Cold Fire (Spiritwalker #2) Page 171
He exhaled as he pressed a hand to his forehead. “No, you’re right. My apologies.”
The sudden way he shifted ground took me entirely by surprise. I looked down at the fists I had made of my hands, let out a breath, and opened them.
“Please let me say what I have been thinking about for days, hoping to have a chance to say to you. I want to tell you the things I should have told you when you asked on the night of the areito. I did know Drake was associated with the general. I did know the general was in the law offices of Godwik and Clutch in Adurnam that morning you came to meet with Chartji. But Bee and I were not there to meet him. We would never have gone to the law offices had we known the most notorious man in Europa would arrive there right after we did. We went to the law offices to see if we could get work with the radicals.”
“That would be the enchanting Brennan Du,” he muttered, hands back to tapping on his thighs.

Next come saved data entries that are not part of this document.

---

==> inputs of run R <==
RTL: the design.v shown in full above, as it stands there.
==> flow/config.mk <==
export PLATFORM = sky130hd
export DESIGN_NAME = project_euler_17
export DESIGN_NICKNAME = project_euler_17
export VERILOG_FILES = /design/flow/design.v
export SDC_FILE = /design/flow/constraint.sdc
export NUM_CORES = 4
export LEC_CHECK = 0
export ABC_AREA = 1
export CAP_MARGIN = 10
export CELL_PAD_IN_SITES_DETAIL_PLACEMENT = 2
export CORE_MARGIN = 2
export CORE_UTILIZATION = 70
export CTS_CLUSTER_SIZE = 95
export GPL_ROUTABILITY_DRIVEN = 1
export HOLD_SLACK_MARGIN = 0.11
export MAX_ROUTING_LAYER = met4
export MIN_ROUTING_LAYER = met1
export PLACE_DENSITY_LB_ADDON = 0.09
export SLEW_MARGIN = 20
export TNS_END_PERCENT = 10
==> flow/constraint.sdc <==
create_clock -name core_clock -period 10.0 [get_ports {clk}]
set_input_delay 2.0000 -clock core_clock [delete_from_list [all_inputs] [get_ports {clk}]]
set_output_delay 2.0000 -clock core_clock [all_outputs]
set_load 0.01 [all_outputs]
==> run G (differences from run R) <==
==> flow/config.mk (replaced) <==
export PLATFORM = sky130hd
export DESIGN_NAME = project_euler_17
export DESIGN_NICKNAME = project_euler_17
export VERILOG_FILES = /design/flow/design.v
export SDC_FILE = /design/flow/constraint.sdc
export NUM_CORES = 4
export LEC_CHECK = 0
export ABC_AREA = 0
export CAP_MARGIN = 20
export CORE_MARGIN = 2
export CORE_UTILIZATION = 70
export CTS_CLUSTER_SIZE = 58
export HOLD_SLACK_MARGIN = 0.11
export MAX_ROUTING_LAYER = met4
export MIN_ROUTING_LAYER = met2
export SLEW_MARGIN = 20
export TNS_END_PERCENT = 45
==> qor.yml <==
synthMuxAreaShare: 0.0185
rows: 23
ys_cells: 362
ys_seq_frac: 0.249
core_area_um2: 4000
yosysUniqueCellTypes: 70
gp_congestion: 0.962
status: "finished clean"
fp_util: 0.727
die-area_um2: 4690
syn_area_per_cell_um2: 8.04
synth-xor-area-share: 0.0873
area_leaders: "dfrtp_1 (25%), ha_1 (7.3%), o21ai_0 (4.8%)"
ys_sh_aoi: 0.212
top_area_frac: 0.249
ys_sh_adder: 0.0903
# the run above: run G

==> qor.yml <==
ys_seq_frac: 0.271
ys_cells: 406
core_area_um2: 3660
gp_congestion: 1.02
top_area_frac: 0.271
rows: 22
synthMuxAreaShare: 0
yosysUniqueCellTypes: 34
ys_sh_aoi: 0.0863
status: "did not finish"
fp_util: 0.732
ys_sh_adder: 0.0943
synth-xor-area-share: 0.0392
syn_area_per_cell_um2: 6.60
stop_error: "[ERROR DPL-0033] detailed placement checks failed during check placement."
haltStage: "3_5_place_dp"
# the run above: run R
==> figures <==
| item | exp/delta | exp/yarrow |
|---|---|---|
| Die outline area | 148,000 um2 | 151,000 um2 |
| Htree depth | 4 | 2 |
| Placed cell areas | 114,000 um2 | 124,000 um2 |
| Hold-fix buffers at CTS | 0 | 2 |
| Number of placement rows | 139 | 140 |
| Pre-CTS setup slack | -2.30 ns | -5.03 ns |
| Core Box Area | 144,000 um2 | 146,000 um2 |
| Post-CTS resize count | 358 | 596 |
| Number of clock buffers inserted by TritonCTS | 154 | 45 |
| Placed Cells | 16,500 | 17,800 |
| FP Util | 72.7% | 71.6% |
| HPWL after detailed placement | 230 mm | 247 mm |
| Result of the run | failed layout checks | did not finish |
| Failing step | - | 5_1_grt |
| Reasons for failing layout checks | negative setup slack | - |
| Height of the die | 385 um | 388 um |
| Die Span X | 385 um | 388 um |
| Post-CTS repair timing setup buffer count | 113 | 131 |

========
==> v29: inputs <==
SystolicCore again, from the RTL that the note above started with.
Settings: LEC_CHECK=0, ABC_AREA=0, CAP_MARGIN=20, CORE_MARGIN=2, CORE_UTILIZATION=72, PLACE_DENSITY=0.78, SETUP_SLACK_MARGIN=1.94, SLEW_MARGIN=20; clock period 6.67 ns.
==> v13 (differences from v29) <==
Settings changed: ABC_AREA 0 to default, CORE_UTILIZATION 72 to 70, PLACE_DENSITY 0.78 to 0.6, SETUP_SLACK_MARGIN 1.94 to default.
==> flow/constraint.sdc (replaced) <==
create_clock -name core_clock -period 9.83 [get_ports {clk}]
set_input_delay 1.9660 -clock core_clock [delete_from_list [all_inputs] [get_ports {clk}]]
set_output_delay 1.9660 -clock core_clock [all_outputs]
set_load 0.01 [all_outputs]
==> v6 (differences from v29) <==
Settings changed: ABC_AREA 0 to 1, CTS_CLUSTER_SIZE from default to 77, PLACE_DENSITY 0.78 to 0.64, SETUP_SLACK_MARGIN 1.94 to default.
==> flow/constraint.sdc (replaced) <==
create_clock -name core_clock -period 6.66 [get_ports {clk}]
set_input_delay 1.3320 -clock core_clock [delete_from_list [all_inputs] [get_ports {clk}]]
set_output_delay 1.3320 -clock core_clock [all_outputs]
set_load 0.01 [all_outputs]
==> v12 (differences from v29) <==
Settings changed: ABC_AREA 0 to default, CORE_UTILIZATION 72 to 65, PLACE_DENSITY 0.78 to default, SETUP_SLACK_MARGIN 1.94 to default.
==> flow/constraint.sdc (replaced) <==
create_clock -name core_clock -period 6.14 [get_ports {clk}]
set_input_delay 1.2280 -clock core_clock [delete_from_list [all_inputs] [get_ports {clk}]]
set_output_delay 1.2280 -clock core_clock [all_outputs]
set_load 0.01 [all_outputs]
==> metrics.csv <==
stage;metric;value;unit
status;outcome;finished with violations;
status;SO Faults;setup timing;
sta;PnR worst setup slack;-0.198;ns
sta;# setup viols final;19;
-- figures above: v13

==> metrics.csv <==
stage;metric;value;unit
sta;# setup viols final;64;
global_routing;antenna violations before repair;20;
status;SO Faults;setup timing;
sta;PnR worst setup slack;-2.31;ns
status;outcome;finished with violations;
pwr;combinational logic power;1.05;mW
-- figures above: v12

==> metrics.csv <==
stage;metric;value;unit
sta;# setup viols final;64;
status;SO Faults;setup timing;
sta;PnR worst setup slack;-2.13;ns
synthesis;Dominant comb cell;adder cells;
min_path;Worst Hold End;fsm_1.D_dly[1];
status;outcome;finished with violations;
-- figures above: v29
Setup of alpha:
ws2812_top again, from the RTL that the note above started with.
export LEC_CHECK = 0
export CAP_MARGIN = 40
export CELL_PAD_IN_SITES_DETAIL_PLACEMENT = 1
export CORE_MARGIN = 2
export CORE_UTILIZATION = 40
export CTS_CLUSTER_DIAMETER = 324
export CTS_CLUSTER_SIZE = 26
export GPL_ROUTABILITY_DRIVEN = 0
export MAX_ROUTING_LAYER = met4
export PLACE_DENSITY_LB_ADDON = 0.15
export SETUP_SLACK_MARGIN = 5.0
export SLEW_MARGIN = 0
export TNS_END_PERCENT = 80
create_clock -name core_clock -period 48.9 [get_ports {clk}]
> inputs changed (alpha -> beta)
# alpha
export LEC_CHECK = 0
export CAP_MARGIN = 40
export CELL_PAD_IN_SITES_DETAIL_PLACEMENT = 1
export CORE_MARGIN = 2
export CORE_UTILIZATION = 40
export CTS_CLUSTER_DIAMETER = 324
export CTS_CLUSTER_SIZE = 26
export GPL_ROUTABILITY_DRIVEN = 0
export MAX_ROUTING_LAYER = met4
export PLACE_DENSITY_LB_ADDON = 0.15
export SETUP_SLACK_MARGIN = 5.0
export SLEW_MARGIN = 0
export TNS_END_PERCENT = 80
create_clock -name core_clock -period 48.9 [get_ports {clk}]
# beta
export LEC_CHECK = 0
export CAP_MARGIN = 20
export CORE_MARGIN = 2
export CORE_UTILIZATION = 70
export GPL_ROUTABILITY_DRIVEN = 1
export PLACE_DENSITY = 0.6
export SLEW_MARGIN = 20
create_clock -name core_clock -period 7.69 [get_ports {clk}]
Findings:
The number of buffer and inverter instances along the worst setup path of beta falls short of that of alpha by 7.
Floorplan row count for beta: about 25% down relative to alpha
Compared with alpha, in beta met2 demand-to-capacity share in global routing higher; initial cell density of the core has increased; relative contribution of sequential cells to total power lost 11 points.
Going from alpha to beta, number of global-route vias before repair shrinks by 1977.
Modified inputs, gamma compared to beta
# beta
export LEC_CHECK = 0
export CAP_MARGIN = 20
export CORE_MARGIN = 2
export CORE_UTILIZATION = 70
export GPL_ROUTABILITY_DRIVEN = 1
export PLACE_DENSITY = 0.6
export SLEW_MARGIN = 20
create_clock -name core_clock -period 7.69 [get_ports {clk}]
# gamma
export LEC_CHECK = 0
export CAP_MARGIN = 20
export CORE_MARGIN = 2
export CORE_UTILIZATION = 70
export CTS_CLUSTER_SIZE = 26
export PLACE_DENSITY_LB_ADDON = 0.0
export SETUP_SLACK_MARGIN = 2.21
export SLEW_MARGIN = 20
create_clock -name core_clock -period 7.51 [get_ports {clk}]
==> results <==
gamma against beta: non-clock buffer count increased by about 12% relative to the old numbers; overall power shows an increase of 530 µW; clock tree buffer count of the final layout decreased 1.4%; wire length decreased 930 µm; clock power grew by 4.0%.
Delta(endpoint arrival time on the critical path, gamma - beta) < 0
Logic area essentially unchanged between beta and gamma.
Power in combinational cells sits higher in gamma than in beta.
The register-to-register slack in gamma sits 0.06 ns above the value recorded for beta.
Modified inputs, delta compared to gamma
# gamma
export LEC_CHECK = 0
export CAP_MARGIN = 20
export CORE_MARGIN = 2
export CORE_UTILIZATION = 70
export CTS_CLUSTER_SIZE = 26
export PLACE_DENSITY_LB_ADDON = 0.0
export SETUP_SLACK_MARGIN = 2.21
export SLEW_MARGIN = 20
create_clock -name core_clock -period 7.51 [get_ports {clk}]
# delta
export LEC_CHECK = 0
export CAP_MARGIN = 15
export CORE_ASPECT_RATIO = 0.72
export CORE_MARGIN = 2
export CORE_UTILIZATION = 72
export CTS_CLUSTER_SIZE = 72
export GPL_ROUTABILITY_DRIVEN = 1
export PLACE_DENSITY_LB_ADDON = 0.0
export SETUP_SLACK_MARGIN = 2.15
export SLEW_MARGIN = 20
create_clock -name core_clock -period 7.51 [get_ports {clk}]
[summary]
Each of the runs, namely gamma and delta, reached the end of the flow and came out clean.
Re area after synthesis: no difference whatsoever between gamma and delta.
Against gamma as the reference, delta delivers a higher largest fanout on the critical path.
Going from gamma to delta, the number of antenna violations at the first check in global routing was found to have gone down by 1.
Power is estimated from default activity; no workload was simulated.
## top
module top (
    input clk,                   
    input mode,                  
    input song,                  
    input plus,                  
    input minus,                 
    input rst,                   
    input set,                   
    input refer,                 
    input player1,               
    input player2,               
    output reg [8:0] rope,       
    output reg [1:0] sel,        
    output reg [1:0] ledr,       
    output reg [1:0] ledg,       
    output reg [1:0] ledb,       
    output reg [3:0] ledop,      
    output reg [7:0] segdata1,   
    output reg [7:0] segdata0,   
    output reg [7:0] seg,        
    output reg [7:0] sel8,       
    output reg ledplayer1,       
    output reg ledplayer2,       
    output reg buzzer,           
    output reg round_indicator_1, 
    output reg round_indicator_2 
);
For scale: roughly 820 flip-flops, roughly 68 I/O pins, about 47000 sq um of cells after synthesis.
Settings: LEC_CHECK=0, CAP_MARGIN=35, CELL_PAD_IN_SITES_DETAIL_PLACEMENT=1, CORE_ASPECT_RATIO=0.52, CORE_MARGIN=4, CORE_UTILIZATION=16, CTS_CLUSTER_SIZE=24, GPL_ROUTABILITY_DRIVEN=1, GPL_TIMING_DRIVEN=0, MAX_ROUTING_LAYER=met4, SLEW_MARGIN=0, TNS_END_PERCENT=20; clock period 6.83 ns.
run.sh (not shown) runs the stock make flow with config.mk's settings and CLKGATE_MAP_FILE=.
Next try:
CAP_MARGIN = 20   (was 35)
CELL_PAD_IN_SITES_DETAIL_PLACEMENT = not set   (was 1)
CORE_ASPECT_RATIO = not set   (was 0.52)
CORE_MARGIN = 2   (was 4)
CORE_UTILIZATION = 58   (was 16)
CTS_CLUSTER_SIZE = not set   (was 24)
GPL_ROUTABILITY_DRIVEN = not set   (was 1)
GPL_TIMING_DRIVEN = not set   (was 0)
MAX_ROUTING_LAYER = not set   (was met4)
SLEW_MARGIN = 20   (was 0)
TNS_END_PERCENT = not set   (was 20)
clock period = 5.43 ns   (was 6.83 ns; I/O delays follow)
Utilization climbs by 47 points.
Routed wire length came out lower by 28%.
Synthesized cell count is unchanged.
Non-clock buffer count went down by 91.
Register-to-register slack is worse by 80 ps.
Global-route usage came out higher by 15 points.
Cell count shrinks by 32%.
Clock power rose by 32%.
Next try:
CORE_UTILIZATION = 72   (was 58)
CTS_CLUSTER_SIZE = 35   (was not set)
PLACE_DENSITY = 0.7   (was not set)
SETUP_SLACK_MARGIN = 1.7   (was not set)
clock period = 6.49 ns   (was 5.43 ns; I/O delays follow)
Design area shrinks by 0.71%; worst hold slack degrades by 11 ps; sequential power fell by 16%; final cell count goes down by 3.5%; clock power came out lower by 17%; area after synthesis stays the same; worst setup slack gets better by 950 ps; power shrinks by 16%.
Next try:
HOLD_SLACK_MARGIN = 0.3   (was not set)
clock period = 5.89 ns   (was 6.49 ns; I/O delays follow)
The changed run finished clean.
Cell area rose by about 0.7%.
Worst setup slack gets worse by 460 ps.
Non-clock buffer count increases by 22.
Via count came out higher by 0.67%.
Power rises by about 10%.
Worst hold slack gets better by 16 ps.

========
== run A ==
top again, from the RTL that the note above started with.
Settings: LEC_CHECK=0, ABC_AREA=1, CAP_MARGIN=5, CORE_MARGIN=2, CORE_UTILIZATION=72, CTS_CLUSTER_DIAMETER=357, CTS_CLUSTER_SIZE=14, HOLD_SLACK_MARGIN=-0.04, PLACE_DENSITY_LB_ADDON=0.14, SETUP_SLACK_MARGIN=1.25, SLEW_MARGIN=20; clock period 4.33 ns.
No crash in run A: every stage finished, but the layout fails its final checks due to negative setup slack.
Inputs modified between run A and run B:
==> flow/config.mk <==
export PLATFORM = sky130hd
export DESIGN_NAME = top
export DESIGN_NICKNAME = top
export VERILOG_FILES = /design/flow/design.v
export SDC_FILE = /design/flow/constraint.sdc
export NUM_CORES = 4
export LEC_CHECK = 0
export CAP_MARGIN = 20
export CORE_MARGIN = 2
export CORE_UTILIZATION = 58
export PLACE_DENSITY = 0.6
export SLEW_MARGIN = 20
==> flow/constraint.sdc <==
create_clock -name core_clock -period 5.35 [get_ports {clk}]
set_input_delay 1.0700 -clock core_clock [delete_from_list [all_inputs] [get_ports {clk}]]
set_output_delay 1.0700 -clock core_clock [all_outputs]
set_load 0.01 [all_outputs]
### Flow results
- No stage failed in run B, and the final checks on the layout all came back clean.
- Run A completed end to end; final checks failed (negative setup slack).
- On maximum fanout along the worst path: run B sits above run A.
- Of run A and run B, run B shows the higher total power draw, with run A below it.
- Compared to run A, run B leaves more free space in the core.
- Run B: final cell count lower than run A
- Reported for run A and run B, number of H-tree branching levels turned out identical to the last digit.
- In run B, clock period minus worst slack is higher than in run A.
### run B -> run C
-- flow/config.mk --
<<< run B, line 8
export CAP_MARGIN = 20
export CORE_MARGIN = 2
export CORE_UTILIZATION = 58
export PLACE_DENSITY = 0.6
export SLEW_MARGIN = 20
>>> run C, line 8
export CAP_MARGIN = 20
export CORE_MARGIN = 2
export CORE_UTILIZATION = 70
export CTS_CLUSTER_DIAMETER = 357
export HOLD_SLACK_MARGIN = -0.04
export PLACE_DENSITY = 0.6
export SLEW_MARGIN = 20
==> flow/constraint.sdc <==
create_clock -name core_clock -period 4.33 [get_ports {clk}]
set_input_delay 0.8660 -clock core_clock [delete_from_list [all_inputs] [get_ports {clk}]]
set_output_delay 0.8660 -clock core_clock [all_outputs]
set_load 0.01 [all_outputs]
Notes after the runs:
Of run B and run C, only run B finishes the flow clean.
Every stage of run C finished as expected; the final checks, on the other hand, flagged negative setup slack, which means the layout fails.
Re slack of the critical path: run C and run B aren't equal, and the lower value belongs to run C.
Combinational fraction of the cell area (lower): run C
On run C: first-pass GRT wire length is about 6.6% higher than what run B gave.
Compared with run B, in run C power attributed to sequential cells went up 23%, non-clock buffer count +90.
Maximum clock frequency came out lower on run C than on run B.
Compared with run B, run C shows a sequential share of layout area that is 0.48 points lower.
Looking at final clock period utilization by the worst path, run C sits above run B.
Final cell count without fillers shrinks slightly when moving from run B to run C.
Transition time at the pin with the least slew margin was lower in run B than in run C.
### run C -> run D
==> flow/config.mk <==
export PLATFORM = sky130hd
export DESIGN_NAME = top
export DESIGN_NICKNAME = top
export VERILOG_FILES = /design/flow/design.v
export SDC_FILE = /design/flow/constraint.sdc
export NUM_CORES = 4
export LEC_CHECK = 0
export CAP_MARGIN = 5
export CORE_MARGIN = 2
export CORE_UTILIZATION = 72
export CTS_CLUSTER_DIAMETER = 357
export HOLD_SLACK_MARGIN = -0.04
export PLACE_DENSITY = 0.6
export SETUP_SLACK_MARGIN = 0.22
export SLEW_MARGIN = 20
Findings:
- Run C vs run D, uppermost metal layer occupied by signal nets: met5 vs met4
- Diff run D..run C | logic gate share of total power | negligible
- The final report for run C shows a completed flow and a layout that fails verification, specifically negative setup slack.
- Run D finished all stages; however, its layout fails the closing checks, the failures being negative setup slack.
- Run D ends up with lower total power than run C does.
- From run D to run C, synthesized chip area reported by yosys did not move at all.
> inputs changed (run D -> run E)
==> flow/config.mk <==
export PLATFORM = sky130hd
export DESIGN_NAME = top
export DESIGN_NICKNAME = top
export VERILOG_FILES = /design/flow/design.v
export SDC_FILE = /design/flow/constraint.sdc
export NUM_CORES = 4
export LEC_CHECK = 0
export CAP_MARGIN = 20
export CORE_MARGIN = 2
export CORE_UTILIZATION = 37
export PLACE_DENSITY = 0.6
export SLEW_MARGIN = 20
==> flow/constraint.sdc <==
create_clock -name core_clock -period 11.3 [get_ports {clk}]
set_input_delay 2.2600 -clock core_clock [delete_from_list [all_inputs] [get_ports {clk}]]
set_output_delay 2.2600 -clock core_clock [all_outputs]
set_load 0.01 [all_outputs]
## What came out
Run E ran to completion and came out clean on the timing, DRC and antenna checks.
Run E against run D: highest clock frequency the design can meet went down by 54 MHz; utilization went down by 41 points; sequential share of layout area went up by 0.75 points; post-layout minimum cycle time went up by 2.17 ns; total buffers and inverters traversed by the critical path was more or less identical.
The total power of run E is lower than that of run D.
Lower final area was reported by run E, not run D.
Power figures rest on the tool's default switching activity, not on a simulated workload.
== run 1 ==
## c6502
module c6502
(
    input               clock,
    input               ce,
    input               reset_n,
    output      [15:0]  address,
    input       [ 7:0]  in,
    output reg  [ 7:0]  out,
    output reg          we
);
Size in the first run: ~1800 cells after synthesis, about 130 flip-flops, roughly 36 I/O pins, about 14000 sq um of cells after synthesis.
clock: 10.0 ns
lec_check: 0
cap_margin: 20
core_margin: 2
core_utilization: 54
cts_cluster_diameter: 389
cts_cluster_size: 98
place_density: 0.37
setup_slack_margin: 2.37
slew_margin: 20
tns_end_percent: 15
run.sh (not shown) runs the stock make flow with config.mk's settings and CLKGATE_MAP_FILE=.
Per the final summary, run 1 finished and its layout is clean on timing, DRC and antenna.
--- input diff run 1..run 2 ---
# run 1
export LEC_CHECK = 0
export CAP_MARGIN = 20
export CORE_MARGIN = 2
export CORE_UTILIZATION = 54
export CTS_CLUSTER_DIAMETER = 389
export CTS_CLUSTER_SIZE = 98
export PLACE_DENSITY = 0.37
export SETUP_SLACK_MARGIN = 2.37
export SLEW_MARGIN = 20
export TNS_END_PERCENT = 15
create_clock -name core_clock -period 10.0 [get_ports {clock}]
# run 2
export LEC_CHECK = 0
export CAP_MARGIN = 20
export CORE_MARGIN = 2
export CORE_UTILIZATION = 72
export PLACE_DENSITY_LB_ADDON = 0.0
export SLEW_MARGIN = 20
create_clock -name core_clock -period 6.99 [get_ports {clock}]
[summary]
Going from run 1 to run 2, logic depth of the worst setup path including buffers has increased, transition at the pin with the smallest max-transition slack has increased, worst path setup slack after routing has decreased, non-clock buffer count has decreased.
In the flow results for run 2 and run 1, the number of buffer and inverter stages on the critical path is smaller on run 1.
On run 2: HPWL reported at the end of detailed placement is about 4% lower than what run 1 gave.
Input changes introduced in run 3 (baseline for comparison: run 2):
# run 2
export LEC_CHECK = 0
export CAP_MARGIN = 20
export CORE_MARGIN = 2
export CORE_UTILIZATION = 72
export PLACE_DENSITY_LB_ADDON = 0.0
export SLEW_MARGIN = 20
create_clock -name core_clock -period 6.99 [get_ports {clock}]
# run 3
export LEC_CHECK = 0
export ABC_AREA = 1
export CAP_MARGIN = 20
export CORE_MARGIN = 2
export CORE_UTILIZATION = 71
export PLACE_DENSITY_LB_ADDON = 0.02
export SLEW_MARGIN = 20
export TNS_END_PERCENT = 5
create_clock -name core_clock -period 4.02 [get_ports {clock}]
## What came out
Total length of routed met2 wires delta for run 3 relative to run 2: 8.3% higher
In the reports for run 2 and run 3, the larger vias per cell belongs to run 2.
Run 2 -> run 3: final wirelength increased by more than 10%
Going from run 2 to run 3, final period utilization has increased, routing usage on met2 has increased, count of clock-net buffers in the final layout has decreased.
Run 3 finished every step from synthesis to the final layout, and the layout passed the timing, design-rule and antenna checks.
Inputs modified between run 3 and run 4:
# run 3
export LEC_CHECK = 0
export ABC_AREA = 1
export CAP_MARGIN = 20
export CORE_MARGIN = 2
export CORE_UTILIZATION = 71
export PLACE_DENSITY_LB_ADDON = 0.02
export SLEW_MARGIN = 20
export TNS_END_PERCENT = 5
create_clock -name core_clock -period 4.02 [get_ports {clock}]
# run 4
export LEC_CHECK = 0
export CAP_MARGIN = 0
export CELL_PAD_IN_SITES_GLOBAL_PLACEMENT = 0
export CORE_MARGIN = 2
export CORE_UTILIZATION = 71
export CTS_CLUSTER_SIZE = 47
export GPL_TIMING_DRIVEN = 1
export MAX_ROUTING_LAYER = met4
export PLACE_DENSITY_LB_ADDON = 0.0
export SETUP_SLACK_MARGIN = 1.18
export SLEW_MARGIN = 25
export TNS_END_PERCENT = 75
create_clock -name core_clock -period 4.02 [get_ports {clock}]
[summary]
FAIL run 4 @ global routing (5_1_grt): tool exited with error. When run 4 is set beside run 3, its count of instances resized after the clock tree is built turns out to be 123 larger. Summary of run 4 over run 3: synthesized cell count fell 16%, post-synthesis cell count from yosys fell 342, mux cell area share after synthesis rose 5.7 points. | adder and majority cell fraction of the synthesized area | run 3 vs run 4 | ≈ equal |. On parity-gate share of the synthesized area counting xor and xnor cells, the lower figure sits with run 3, not run 4. Any difference in floorplan die width between run 4 and run 3 is small enough to ignore. On area figure in the yosys stat output, run 4 and run 3 are basically level. Of the two values seen for main logic family after synthesis, simple AND/OR/NAND/NOR gates was produced by run 3 and AND-OR/OR-AND gates by run 4. Looking at run 4 and run 3, the share of the yosys chip area belonging to registers is a wash. Run 4 vs. run 3: net count after synthesis went down by 342.
Input-level comparison between run 5 and run 4:
# run 4
export LEC_CHECK = 0
export CAP_MARGIN = 0
export CELL_PAD_IN_SITES_GLOBAL_PLACEMENT = 0
export CORE_MARGIN = 2
export CORE_UTILIZATION = 71
export CTS_CLUSTER_SIZE = 47
export GPL_TIMING_DRIVEN = 1
export MAX_ROUTING_LAYER = met4
export PLACE_DENSITY_LB_ADDON = 0.0
export SETUP_SLACK_MARGIN = 1.18
export SLEW_MARGIN = 25
export TNS_END_PERCENT = 75
create_clock -name core_clock -period 4.02 [get_ports {clock}]
# run 5
export LEC_CHECK = 0
export CAP_MARGIN = 20
export CELL_PAD_IN_SITES_GLOBAL_PLACEMENT = 0
export CORE_MARGIN = 2
export CORE_UTILIZATION = 71
export CTS_CLUSTER_SIZE = 47
export GPL_TIMING_DRIVEN = 1
export MAX_ROUTING_LAYER = met4
export PLACE_DENSITY_LB_ADDON = 0.0
export SETUP_SLACK_MARGIN = 0.82
export SLEW_MARGIN = 25
export TNS_END_PERCENT = 75
create_clock -name core_clock -period 5.83 [get_ports {clock}]
## What came out
- Run 5 reached the final stage; the timing, design-rule and antenna checks on its layout passed.
- Diff run 4..run 5 | maximum buffer depth of the clock tree | unchanged
- Run 5 against run 4: basic-gate share of the synthesized area counting and, or, nand and nor cells now sits at about the same level, number of port buffers now sits at about the same level.
- Cell count in the Yosys report: run 4 vs run 5 identical
- Between run 5 and run 4, worst setup slack before clock tree synthesis is higher for run 5, run 4 comes in under that.
- Higher post-CTS repair timing setup buffer count was reported by run 4, not run 5.
- Final estimated routing congestion in global placement in run 5 is about 20% lower than in run 4
- Between run 5 and run 4, the difference in deepest level of the CTS H-tree is negligible.
- Run 5 and run 4 ended up with nearly the same area of the core.
- On synthesized flop and latch total, run 5 and run 4 are neck and neck.
> inputs changed (run 5 -> run 6)
# run 5
export LEC_CHECK = 0
export CAP_MARGIN = 20
export CELL_PAD_IN_SITES_GLOBAL_PLACEMENT = 0
export CORE_MARGIN = 2
export CORE_UTILIZATION = 71
export CTS_CLUSTER_SIZE = 47
export GPL_TIMING_DRIVEN = 1
export MAX_ROUTING_LAYER = met4
export PLACE_DENSITY_LB_ADDON = 0.0
export SETUP_SLACK_MARGIN = 0.82
export SLEW_MARGIN = 25
export TNS_END_PERCENT = 75
create_clock -name core_clock -period 5.83 [get_ports {clock}]
# run 6
export LEC_CHECK = 0
export ABC_AREA = 1
export CAP_MARGIN = 20
export CELL_PAD_IN_SITES_GLOBAL_PLACEMENT = 0
export CORE_MARGIN = 2
export CORE_UTILIZATION = 72
export CTS_CLUSTER_SIZE = 47
export GPL_TIMING_DRIVEN = 1
export MAX_ROUTING_LAYER = met4
export PLACE_DENSITY = 0.84
export SLEW_MARGIN = 25
export TNS_END_PERCENT = 75
create_clock -name core_clock -period 15.8 [get_ports {clock}]
Findings:
Summary of run 6 over run 5: synthesized cell count saw an increase, die size moved down, mean number of vias per cell went down 7.0%. From run 5 to run 6 the numbers moved as follows: total half-perimeter wirelength after legalization and detailed placement went up by 3500 um; portion of total power attributed to the clock network now smaller; post-synthesis simple-gate area fraction rose 7.5 points; total power draw now smaller; cell count now larger. Internal power: run 6 vs run 5 down about 64%. Cell with the largest stage delay on the worst path: sky130_fd_sc_hd__clkdlybuf4s50_1 -> run 5, sky130_fd_sc_hd__fa_1 -> run 6.
Power figures rest on the tool's default switching activity, not on a simulated workload.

“It’s sweet when you’re jealous.”
His lips pinched together.
I fought down an urge to jab a little deeper into that soft spot. “We left the law offices because the general was there. You know what happened after that. Bee and I slipped through the well and…and then I washed up on Salt Island. A salter bit me. Drake found me.”
“You left out the shark.”
“The shark attacked before the salter bit me.”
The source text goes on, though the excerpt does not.